### [Supplied data]
$ cat src/rtl/simd_pkg.sv
// SIMD byte pipeline package
// lane count, vector types, lane and reduction opcodes, clip bounds
// shared by every stage of the pipeline and by the reference model

`default_nettype none

package simd_pkg;

    // number of byte lanes in a word
    localparam int NUM_LANES = 4;

    // one lane operand
    typedef logic [7:0]  byte_t;
    // one lane result, two's complement
    typedef logic [15:0] wide_t;
    // operand, bypass and result word
    typedef logic [31:0] word_t;

    // element-wise function code
    typedef logic [3:0] lane_op_t;
    // cross-lane reduction code
    typedef logic [2:0] red_op_t;

    // lane opcodes
    localparam lane_op_t OP_PASS = 4'd0;
    localparam lane_op_t OP_ADD  = 4'd1;
    localparam lane_op_t OP_SUB  = 4'd2;
    localparam lane_op_t OP_MUL  = 4'd3;
    localparam lane_op_t OP_MOVB = 4'd4;
    localparam lane_op_t OP_MAX  = 4'd5;
    localparam lane_op_t OP_MIN  = 4'd6;
    localparam lane_op_t OP_AND  = 4'd7;
    localparam lane_op_t OP_OR   = 4'd8;
    localparam lane_op_t OP_XOR  = 4'd9;
    localparam lane_op_t OP_NAND = 4'd10;
    localparam lane_op_t OP_NOR  = 4'd11;
    localparam lane_op_t OP_XNOR = 4'd12;

    // reduction opcodes, 5 to 7 fall back to packing
    localparam red_op_t RED_NONE = 3'd0;
    localparam red_op_t RED_SUM  = 3'd1;
    localparam red_op_t RED_MAX  = 3'd2;
    localparam red_op_t RED_MIN  = 3'd3;
    localparam red_op_t RED_XOR  = 3'd4;

    // clipping bounds
    localparam int SMAX = 127;
    localparam int SMIN = -128;
    localparam int UMAX = 255;
    localparam int UMIN = 0;

endpackage

`default_nettype wire
$ cat src/rtl/simd_unit.sv
// SIMD byte pipeline top level
// operand stage, four byte-lane ALUs and the reduction stage;
// result appears three held-high cycles after its inputs

`default_nettype none

module simd_unit
    import simd_pkg::*;
(
    input  logic       clk,
    input  logic       rstn,
    input  logic       holdn,
    input  word_t      ra,
    input  word_t      rb,
    input  lane_op_t   lane_op,
    input  red_op_t    red_op,
    input  logic       is_unsigned,
    input  logic       sat,
    input  logic       wen,
    input  word_t      bpv,
    input  logic [1:0] bp,
    output word_t      result,
    output logic       result_valid
);

    byte_t    lane_a   [NUM_LANES];
    byte_t    lane_b   [NUM_LANES];
    wide_t    lane_res [NUM_LANES];
    lane_op_t s1_lane_op;
    red_op_t  s1_red_op;
    logic     s1_unsigned;
    logic     s1_sat;
    logic     s1_wen;

    operand_stage u_operand_stage (
        .clk         (clk),
        .rstn        (rstn),
        .holdn       (holdn),
        .ra          (ra),
        .rb          (rb),
        .bpv         (bpv),
        .bp          (bp),
        .lane_op     (lane_op),
        .red_op      (red_op),
        .is_unsigned (is_unsigned),
        .sat         (sat),
        .wen         (wen),
        .lane_a      (lane_a),
        .lane_b      (lane_b),
        .s1_lane_op  (s1_lane_op),
        .s1_red_op   (s1_red_op),
        .s1_unsigned (s1_unsigned),
        .s1_sat      (s1_sat),
        .s1_wen      (s1_wen)
    );

    // same opcode and signedness broadcast to every lane
    for (genvar i = 0; i < NUM_LANES; i++) begin : g_lane
        lane_alu u_lane_alu (
            .clk         (clk),
            .rstn        (rstn),
            .holdn       (holdn),
            .a           (lane_a[i]),
            .b           (lane_b[i]),
            .lane_op     (s1_lane_op),
            .is_unsigned (s1_unsigned),
            .sat         (s1_sat),
            .lane_res    (lane_res[i])
        );
    end

    reduction_stage u_reduction_stage (
        .clk          (clk),
        .rstn         (rstn),
        .holdn        (holdn),
        .lane_res     (lane_res),
        .red_op       (s1_red_op),
        .is_unsigned  (s1_unsigned),
        .sat          (s1_sat),
        .wen          (s1_wen),
        .result       (result),
        .result_valid (result_valid)
    );

endmodule

`default_nettype wire

$ cat src/rtl/reduction_stage.sv
// SIMD reduction stage
// keeps the stage-2 control copy aligned with the lane register,
// folds the lane values into one word by sum, max, min, xor or
// packing, and registers the result with its valid strobe

`default_nettype none

module reduction_stage
    import simd_pkg::*;
(
    input  logic    clk,
    input  logic    rstn,
    input  logic    holdn,
    input  wide_t   lane_res [NUM_LANES],
    input  red_op_t red_op,
    input  logic    is_unsigned,
    input  logic    sat,
    input  logic    wen,
    output word_t   result,
    output logic    result_valid
);

    red_op_t s2_red_op;
    logic    s2_unsigned;
    logic    s2_sat;
    logic    s2_wen;

    logic signed [31:0] lane_x [NUM_LANES];
    logic signed [31:0] sum_x;
    logic signed [31:0] sum_c;
    logic signed [31:0] max_x;
    logic signed [31:0] min_x;
    byte_t              xor_b;
    word_t              pack_w;
    word_t              res_d;

    // stage-2 control register
    always_ff @(posedge clk) begin
        if (!rstn) begin
            s2_red_op   <= RED_NONE;
            s2_unsigned <= 1'b0;
            s2_sat      <= 1'b0;
            s2_wen      <= 1'b0;
        end else if (holdn) begin
            s2_red_op   <= red_op;
            s2_unsigned <= is_unsigned;
            s2_sat      <= sat;
            s2_wen      <= wen;
        end
    end

    always_comb begin
        for (int i = 0; i < NUM_LANES; i++) begin
            if (s2_unsigned)
                lane_x[i] = $signed({16'd0, lane_res[i]});
            else
                lane_x[i] = $signed({{16{lane_res[i][15]}}, lane_res[i]});
            pack_w[8*i +: 8] = lane_res[i][7:0];
        end

        sum_x = '0;
        max_x = lane_x[0];
        min_x = lane_x[0];
        xor_b = '0;
        for (int i = 0; i < NUM_LANES; i++) begin
            sum_x = sum_x + lane_x[i];
            xor_b = xor_b ^ lane_res[i][7:0];
            if (lane_x[i] > max_x)
                max_x = lane_x[i];
            if (lane_x[i] < min_x)
                min_x = lane_x[i];
        end

        // same clip bounds as the lanes
        sum_c = sum_x;
        if (s2_sat) begin
            if (sum_x > (s2_unsigned ? UMAX : SMAX))
                sum_c = s2_unsigned ? UMAX : SMAX;
            else if (sum_x < (s2_unsigned ? UMIN : SMIN))
                sum_c = s2_unsigned ? UMIN : SMIN;
        end

        case (s2_red_op)
            RED_SUM: res_d = sum_c;
            RED_MAX: res_d = max_x;
            RED_MIN: res_d = min_x;
            RED_XOR: res_d = {24'd0, xor_b};
            default: res_d = pack_w;
        endcase
    end

    // result register
    always_ff @(posedge clk) begin
        if (!rstn) begin
            result       <= '0;
            result_valid <= 1'b0;
        end else if (holdn) begin
            result       <= res_d;
            result_valid <= s2_wen;
        end
    end

endmodule

`default_nettype wire

$ cat src/rtl/lane_alu.sv
// SIMD lane ALU
// element-wise arithmetic, multiply, max/min and bitwise logic on one
// byte lane, signed or unsigned, with optional clipping to 8 bits;
// the 16-bit lane value is held in the stage-2 lane register

`default_nettype none

module lane_alu
    import simd_pkg::*;
(
    input  logic     clk,
    input  logic     rstn,
    input  logic     holdn,
    input  byte_t    a,
    input  byte_t    b,
    input  lane_op_t lane_op,
    input  logic     is_unsigned,
    input  logic     sat,
    output wide_t    lane_res
);

    // 18 bits hold every exact result, 255 * 255 included
    logic signed [17:0] xa;
    logic signed [17:0] xb;
    logic signed [17:0] add_x;
    logic signed [17:0] sub_x;
    logic signed [17:0] mul_x;
    wide_t              res_d;

    // clip to the 8-bit range of the chosen reading, or truncate
    function automatic wide_t clip(input logic signed [17:0] v,
                                   input logic uns,
                                   input logic en);
        int    hi;
        int    lo;
        wide_t r;
        hi = uns ? UMAX : SMAX;
        lo = uns ? UMIN : SMIN;
        r  = v[15:0];
        if (en) begin
            if (v > hi)
                r = hi[15:0];
            else if (v < lo)
                r = lo[15:0];
        end
        return r;
    endfunction

    // operands read as signed or unsigned
    assign xa = is_unsigned ? $signed({10'd0, a}) : $signed({{10{a[7]}}, a});
    assign xb = is_unsigned ? $signed({10'd0, b}) : $signed({{10{b[7]}}, b});

    assign add_x = xa + xb;
    assign sub_x = xa - xb;
    assign mul_x = xa * xb;

    always_comb begin
        case (lane_op)
            OP_PASS: res_d = xa[15:0];
            OP_ADD:  res_d = clip(add_x, is_unsigned, sat);
            OP_SUB:  res_d = clip(sub_x, is_unsigned, sat);
            OP_MUL:  res_d = clip(mul_x, is_unsigned, sat);
            OP_MOVB: res_d = xb[15:0];
            OP_MAX:  res_d = (xa > xb) ? xa[15:0] : xb[15:0];
            OP_MIN:  res_d = (xa > xb) ? xb[15:0] : xa[15:0];
            // logic results are always zero-extended
            OP_AND:  res_d = {8'h00, a & b};
            OP_OR:   res_d = {8'h00, a | b};
            OP_XOR:  res_d = {8'h00, a ^ b};
            OP_NAND: res_d = {8'h00, ~(a & b)};
            OP_NOR:  res_d = {8'h00, ~(a | b)};
            OP_XNOR: res_d = {8'h00, ~(a ^ b)};
            default: res_d = '0;
        endcase
    end

    // stage-2 lane register
    always_ff @(posedge clk) begin
        if (!rstn)
            lane_res <= '0;
        else if (holdn)
            lane_res <= res_d;
    end

endmodule

`default_nettype wire

$ cat src/rtl/operand_stage.sv
// SIMD operand stage
// registers operand words and opcode fields, applies the memory
// bypass while the operation sits in stage 1, and splits the
// selected words into byte lanes

`default_nettype none

module operand_stage
    import simd_pkg::*;
(
    input  logic     clk,
    input  logic     rstn,
    input  logic     holdn,
    input  word_t    ra,
    input  word_t    rb,
    input  word_t    bpv,
    input  logic [1:0] bp,
    input  lane_op_t lane_op,
    input  red_op_t  red_op,
    input  logic     is_unsigned,
    input  logic     sat,
    input  logic     wen,
    output byte_t    lane_a [NUM_LANES],
    output byte_t    lane_b [NUM_LANES],
    output lane_op_t s1_lane_op,
    output red_op_t  s1_red_op,
    output logic     s1_unsigned,
    output logic     s1_sat,
    output logic     s1_wen
);

    word_t s1_ra;
    word_t s1_rb;
    word_t op_a;
    word_t op_b;

    // stage-1 register
    always_ff @(posedge clk) begin
        if (!rstn) begin
            s1_ra       <= '0;
            s1_rb       <= '0;
            s1_lane_op  <= OP_PASS;
            s1_red_op   <= RED_NONE;
            s1_unsigned <= 1'b0;
            s1_sat      <= 1'b0;
            s1_wen      <= 1'b0;
        end else if (holdn) begin
            s1_ra       <= ra;
            s1_rb       <= rb;
            s1_lane_op  <= lane_op;
            s1_red_op   <= red_op;
            s1_unsigned <= is_unsigned;
            s1_sat      <= sat;
            s1_wen      <= wen;
        end
    end

    // bypass word arrives from memory in this cycle, not registered
    assign op_a = bp[0] ? bpv : s1_ra;
    assign op_b = bp[1] ? bpv : s1_rb;

    // lane 0 takes the low byte
    always_comb begin
        for (int i = 0; i < NUM_LANES; i++) begin
            lane_a[i] = op_a[8*i +: 8];
            lane_b[i] = op_b[8*i +: 8];
        end
    end

endmodule

`default_nettype wire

### [Problem to work on]
Pull every line containing "SMAX" out of the records.

### [Final answer]
    localparam int SMAX = 127;
            if (sum_x > (s2_unsigned ? UMAX : SMAX))
                sum_c = s2_unsigned ? UMAX : SMAX;
        hi = uns ? UMAX : SMAX;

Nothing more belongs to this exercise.